NPR CEO Jarl Mohn To Step Down After 5-Year Term Ends In June
NPR's chief executive, Jarl Mohn, announced Tuesday he would step aside next June at the end of his five-year term to focus on a newly created position to lead the public radio network's fundraising drive ahead of its 50th anniversary in 2020.
Mohn announced that he and his wife Pamela would also contribute $10 million from their personal fortune toward the effort.
"I've had a chance to work at some great companies. But this has been the most important and rewarding thing I've done in my career," Mohn said in a telephone interview. "It really has been remarkable."
In taking the CEO job, Mohn arrived with decades of experience as a broadcast executive and digital media investor, with stints at MTV, VH1, E! and Liberty Media before becoming a private investor. He has been a relentless cheerleader of the durability of terrestrial broadcasting as a platform for public radio, and his tenure has been marked by significant growth in NPR's radio and digital audiences, though it has softened of late. That growth has been accompanied by notable financial gains.
The Mohn years at NPR have also been marred by a crisis sparked by sexual harassment allegations against NPR's former top news editor, Michael Oreskes. Some staffers said Mohn and his management team failed to register warning signs with sufficient speed in ways that allowed a toxic work environment to fester under Oreskes, whom Mohn hired in the spring of 2015 and fired in November 2017. NPR has subsequently put in place a series of far-reaching reforms to address workplace concerns.
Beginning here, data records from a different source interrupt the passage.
**config.mk**
```make
export PLATFORM = sky130hd
export DESIGN_NAME = lcd_com_scan
export DESIGN_NICKNAME = d
export VERILOG_FILES = /design/src/rtl/lcd_com_pkg.sv /design/src/rtl/lcd_edge_det.sv /design/src/rtl/lcd_scan_reg.sv /design/src/rtl/lcd_level_enc.sv /design/src/rtl/lcd_com_scan.sv
export SDC_FILE = /design/constraint.sdc
export NUM_CORES = 1
export LEC_CHECK = 0
export ABC_CLOCK_PERIOD_IN_PS = 4300
export BUFFER_PORTS_ARGS = -buffer_cell sky130_fd_sc_hd__buf_2
export CORE_ASPECT_RATIO = 2
export CORE_MARGIN = 4
export CORE_UTILIZATION = 46
export CTS_CLUSTER_DIAMETER = 50
export DETAILED_ROUTE_END_ITERATION = 16
export GPL_TIMING_DRIVEN = 0
export PLACE_DENSITY = 0.73
export SYNTH_ARGS = -nofsm -noshare
export SYNTH_HDL_FRONTEND = slang
export SYNTH_SLANG_ARGS = --single-unit
```
**constraint.sdc**
```tcl
create_clock -name clk -period 4.3 [get_ports clk]
set_input_delay 0.215 -clock clk [delete_from_list [all_inputs] [get_ports clk]]
set_output_delay 0.215 -clock clk [all_outputs]
set_load 0.05 [all_outputs]
```
**src/rtl/lcd_com_pkg.sv**
```systemverilog
package lcd_com_pkg;

  typedef enum logic [1:0] {
    LV_TOP   = 2'b00,
    LV_UPMID = 2'b01,
    LV_LOMID = 2'b10,
    LV_BOT   = 2'b11
  } lvl_e;

  // Drive level for one row from its scan bit, frame polarity and display enable.
  function automatic lvl_e com_level(input logic row_bit, input logic inv, input logic on);
    lvl_e r;
    if (!on)          r = LV_TOP;
    else if (row_bit) r = inv ? LV_TOP   : LV_BOT;
    else              r = inv ? LV_LOMID : LV_UPMID;
    return r;
  endfunction

  // Index of the stage whose content leaves as the cascade bit.
  function automatic int tail_index(input logic dual, input logic rev, input int rows);
    int r;
    if (!rev) r = dual ? (rows / 2) - 1 : rows - 1;
    else      r = dual ? (rows / 2)     : 0;
    return r;
  endfunction

endpackage

```
**src/rtl/lcd_edge_det.sv**
```systemverilog
module lcd_edge_det (
  input  logic clk,
  input  logic rst,
  input  logic lvl_i,
  input  logic en_i,
  output logic pulse_o
);
  logic lvl_q;

  always_ff @(posedge clk) begin
    if (rst) lvl_q <= 1'b1;
    else     lvl_q <= lvl_i;
  end

  assign pulse_o = en_i & lvl_i & ~lvl_q;
endmodule

```
**src/rtl/lcd_scan_reg.sv**
```systemverilog
module lcd_scan_reg #(
  parameter int ROWS = 80
) (
  input  logic            clk,
  input  logic            rst,
  input  logic            step_i,
  input  logic            dual_i,
  input  logic            rev_i,
  input  logic            left_i,
  input  logic            mid_i,
  input  logic            right_i,
  output logic [ROWS-1:0] rows_o,
  output logic            casc_o
);
  import lcd_com_pkg::*;
  localparam int HALF = ROWS / 2;

  logic [ROWS-1:0] rows_q;
  logic [ROWS-1:0] nxt;

  for (genvar i = 0; i < ROWS; i++) begin : g_bit
    logic from_lo, from_hi;
    if (i == 0) begin : g_lo_edge
      assign from_lo = left_i;
    end else if (i == HALF) begin : g_lo_split
      assign from_lo = dual_i ? mid_i : rows_q[i-1];
    end else begin : g_lo_chain
      assign from_lo = rows_q[i-1];
    end
    if (i == ROWS - 1) begin : g_hi_edge
      assign from_hi = right_i;
    end else if (i == HALF - 1) begin : g_hi_split
      assign from_hi = dual_i ? mid_i : rows_q[i+1];
    end else begin : g_hi_chain
      assign from_hi = rows_q[i+1];
    end
    assign nxt[i] = rev_i ? from_hi : from_lo;
  end

  always_ff @(posedge clk) begin
    if (rst)         rows_q <= '0;
    else if (step_i) rows_q <= nxt;
  end

  assign rows_o = rows_q;
  assign casc_o = rows_q[tail_index(dual_i, rev_i, ROWS)];
endmodule

```
**src/rtl/lcd_level_enc.sv**
```systemverilog
module lcd_level_enc #(
  parameter int ROWS = 80
) (
  input  logic [ROWS-1:0]   rows_i,
  input  logic              frame_inv_i,
  input  logic              disp_en_i,
  output logic [2*ROWS-1:0] lvl_o
);
  import lcd_com_pkg::*;

  for (genvar i = 0; i < ROWS; i++) begin : g_row
    assign lvl_o[2*i +: 2] = com_level(rows_i[i], frame_inv_i, disp_en_i);
  end
endmodule

```
**src/rtl/lcd_com_scan.sv**
```systemverilog
module lcd_com_scan #(
  parameter int ROWS = 80
) (
  input  logic              clk,
  input  logic              rst,
  input  logic              com_mode,
  input  logic              line_clk,
  input  logic              dual_sel,
  input  logic              dir_rev,
  input  logic              frame_inv,
  input  logic              disp_en,
  input  logic              pad_l_i,
  input  logic              pad_m_i,
  input  logic              pad_r_i,
  output logic              pad_l_o,
  output logic              pad_l_oe,
  output logic              pad_r_o,
  output logic              pad_r_oe,
  output logic [2*ROWS-1:0] row_lvl
);
  // Named internal events, observed by the bound checker.
  logic            shift_evt;
  logic [ROWS-1:0] scan_q;
  logic            casc_bit;

  lcd_edge_det u_edge (
    .clk     (clk),
    .rst     (rst),
    .lvl_i   (line_clk),
    .en_i    (com_mode),
    .pulse_o (shift_evt)
  );

  lcd_scan_reg #(.ROWS(ROWS)) u_reg (
    .clk     (clk),
    .rst     (rst),
    .step_i  (shift_evt),
    .dual_i  (dual_sel),
    .rev_i   (dir_rev),
    .left_i  (pad_l_i),
    .mid_i   (pad_m_i),
    .right_i (pad_r_i),
    .rows_o  (scan_q),
    .casc_o  (casc_bit)
  );

  lcd_level_enc #(.ROWS(ROWS)) u_enc (
    .rows_i      (scan_q),
    .frame_inv_i (frame_inv),
    .disp_en_i   (disp_en),
    .lvl_o       (row_lvl)
  );

  // The pad the scan travels towards becomes the cascade output.
  assign pad_l_oe = com_mode &  dir_rev;
  assign pad_r_oe = com_mode & ~dir_rev;
  assign pad_l_o  = pad_l_oe & casc_bit;
  assign pad_r_o  = pad_r_oe & casc_bit;
endmodule

```
==> results by group, run 1 <==
Detailed routing
  • Post-detailed-route DRC marker count: 0
  • DRT antenna net count: 0
  • Violation count after the first detailed-route iteration: around 130
  • Routed wirelength normalized by instance count: roughly 14 um
  • Post-DR vias/cell: 4.95
  • Via Count: 4872
  • Iteration count of the initial detailed-routing pass: 4
  • Sum of routed wire length over all layers: around 14 mm

Floorplan
  • Ports placed on the boundary: ~180
  • Row count: 57
  • Placeable core region: 12100 sq um
  • Die Area: between 10000 and 15000 sq um
  • Height of the die: around 160 um
  • Horiz. Die Dim: around 86 um
  • Starting density of the core: a little under half

Timing
  • Final setup violating endpoints: 0
  • Final period util: ~55%
  • Worst Tran Pin Value: ~0.58 ns
  • Fin Clk Skew: about 0.0040 ns
  • Setup total negative slack: 0 ns
  • Worst slew margin relative to its limit: roughly 60%
  • Hold Violations, Final: 0
  • Worst Hold Margin: between 0.09 and 0.1 ns
  • Shortest period the worst path allows: approximately 2.4 ns
  • Final Max Slew Viols: 0
  • RSZ-0062 raised after global routing: no
  • Highest achievable clock rate: 423 MHz

Final layout
  • Share of post-route cells with drive strength above 1: about a third
  • Count of filler cells inserted in the layout: 1139
  • Final Instance Count excl. Fillers: roughly 990
  • Final layout net count: approximately 860
  • Area Growth Syn to Fin: 24.9%
  • Area taken by multi-input logic gates: 3210 sq um
  • Sequential cell area: between 1500 and 2000 sq um
  • Final standard cell utilization of the core: 58.2%
  • Diodes inserted: 0
  • Post-route design area: a little over 7000 sq um

Global routing
  • Largest net degree at the start of global routing: roughly 50
  • Global-route wire length before repair: approximately 23 mm
  • Via count of the first global-routing pass: 4597
  • Remaining Overflow, GRT: 0
  • Number of antenna violations at the first check in global routing: 0
  • Overall global routing resource usage: between 10% and 20%

Logic synthesis
  • Post-Synthesis Mean Instance Area: 8.65 sq um
  • Yosys reg bits: 81
  • Total number of yosys warnings: 0
  • Cell Area, Synth: around 5700 sq um
  • Synthesized net count: 675
  • Synth area leaders: sky130_fd_sc_hd__dfxtp_1 29%, sky130_fd_sc_hd__mux2i_1 15%, sky130_fd_sc_hd__xor2_1 12%
  • Distinct cell type count after synthesis: 23
  • Sequential element share of the synthesized area: between 20% and 30%
  • Leading area contributor after synthesis: sky130_fd_sc_hd__dfxtp_1
  • Post-synthesis instance total: roughly 650
  • Share of Yosys cell area claimed by the top area cell type: between 20% and 30%

Pwr
  • Power per cell area: roughly 350 nW/um^2
  • IR drop worst, VDD: around 0.00024 V
  • Total leakage power: between 3 and 4 nW

Outcome
  • Result of the run: completed

Worst setup path
  • Critical Path Fanout Max: 7
  • Critical path data required time: 4.09 ns
  • Stage delay of the slowest cell on the critical path: around 0.42 ns
  • Delay-heaviest family, CP: buffers and inverters
  • Count of buffering cells on the critical path with inverters included: 3
  • Worst Setup End Kind: primary output
  • Crit Path Class: input port to primary output
  • Arrival time at the worst endpoint: approximately 2.2 ns
  • Cell chain of the critical path: clkbuf_1 -> inv_1 -> ha_1 -> mux4_2 -> a2111oi_2 -> nor3_1 -> buf_2
  • Critical path startpoint category: input port
  • Slowest cell on the critical path: sky130_fd_sc_hd__a2111oi_2

Placement
  • RD Place Congestion: about 0.81
  • Total placed instance area: ~6700 sq um
  • Placed cell count: 970
  • Count of buffers from port buffering: around 170
  • Dpl hpwl: between 10 and 15 mm

Clocking
  • Clock tree from TritonCTS: yes
  • CTS root buf: sky130_fd_sc_hd__clkbuf_16
  • Clock slew seen by the registers of the worst setup and hold paths: around 0.060 ns
  • Number of clock sinks: slightly above 80
  • Number of buffers on the longest clock path: 2
  • Insertion delay to the later sink of the worst-skew pair: between 0.3 and 0.4 ns
  • Total clock buffers created by CTS: 9
  • H-tree lvl count: 3
  • Quantity of gates resized following cts: 0
  • Hold-fix buffers, CTS: 0
  • Buffer count from post-CTS setup fixing: 0

Job
  • Number of max-cap violations: 0

Hold path
  • Hold Path Class: input port to flop
--- src/rtl/nst_pkg.sv ---
package nst_pkg;

  localparam int STROBE_W = 3;
  localparam int TURN_W   = 4;
  localparam int ARRAY_W  = 16;
  localparam int N_STROBE = 6;

  // strobe field indices inside timing word 0
  localparam int IX_RP = 0;
  localparam int IX_RH = 1;
  localparam int IX_WP = 2;
  localparam int IX_WH = 3;
  localparam int IX_CS = 4;
  localparam int IX_CH = 5;

  localparam int ARR_LSB = 16;
  localparam int WHR_LSB = 4;
  localparam int AR_LSB  = 0;

  typedef enum logic [1:0] {
    K_CMD   = 2'd0,
    K_ADDR  = 2'd1,
    K_WDATA = 2'd2,
    K_RDATA = 2'd3
  } bus_kind_e;

  typedef enum logic [3:0] {
    PH_OFF, PH_ON, PH_SETUP, PH_GAP, PH_ARRAY, PH_LOW, PH_HIGH, PH_DONE, PH_HOLD
  } phase_e;

  function automatic int strobe_lsb(input int idx);
    case (idx)
      IX_RP:   return 0;
      IX_RH:   return 3;
      IX_WP:   return 8;
      IX_WH:   return 11;
      IX_CS:   return 16;
      default: return 19;
    endcase
  endfunction

  function automatic logic [STROBE_W-1:0] min1_s(input logic [STROBE_W-1:0] v);
    return (v == '0) ? STROBE_W'(1) : v;
  endfunction

  function automatic logic [TURN_W-1:0] min1_t(input logic [TURN_W-1:0] v);
    return (v == '0) ? TURN_W'(1) : v;
  endfunction

  function automatic logic [ARRAY_W-1:0] min1_a(input logic [ARRAY_W-1:0] v);
    return (v == '0) ? ARRAY_W'(1) : v;
  endfunction

  // pre-strobe wait for a read with no array wait pending
  function automatic logic [TURN_W-1:0] turn_gap(input logic after_wr, input logic after_addr,
                                                 input logic [TURN_W-1:0] whr,
                                                 input logic [TURN_W-1:0] ar);
    logic [TURN_W-1:0] a, w;
    a = after_addr ? ar  : '0;
    w = after_wr   ? whr : '0;
    return (a > w) ? a : w;
  endfunction

endpackage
"I've done a lot of soul-searching because of what happened," Mohn said Monday in the interview. "My last big screw-up of a hire was 31 years before that. The organization is the better for it now. We've learned from it. But I wish it had never happened."
The workplace changes have been led by NPR's chief operating officer, Loren Mayor. She is seen by many managers and executives inside NPR as a strong potential internal candidate to replace Mohn.
The decision by Mohn, who turns 67 later this month, cuts short speculation about his future and sets in motion a search for a fresh leader. Mohn said NPR's board of directors had offered him a second term, a characterization supported in interviews with two members of the board. "It was a very tough decision, because I am conflicted," Mohn said in the interview.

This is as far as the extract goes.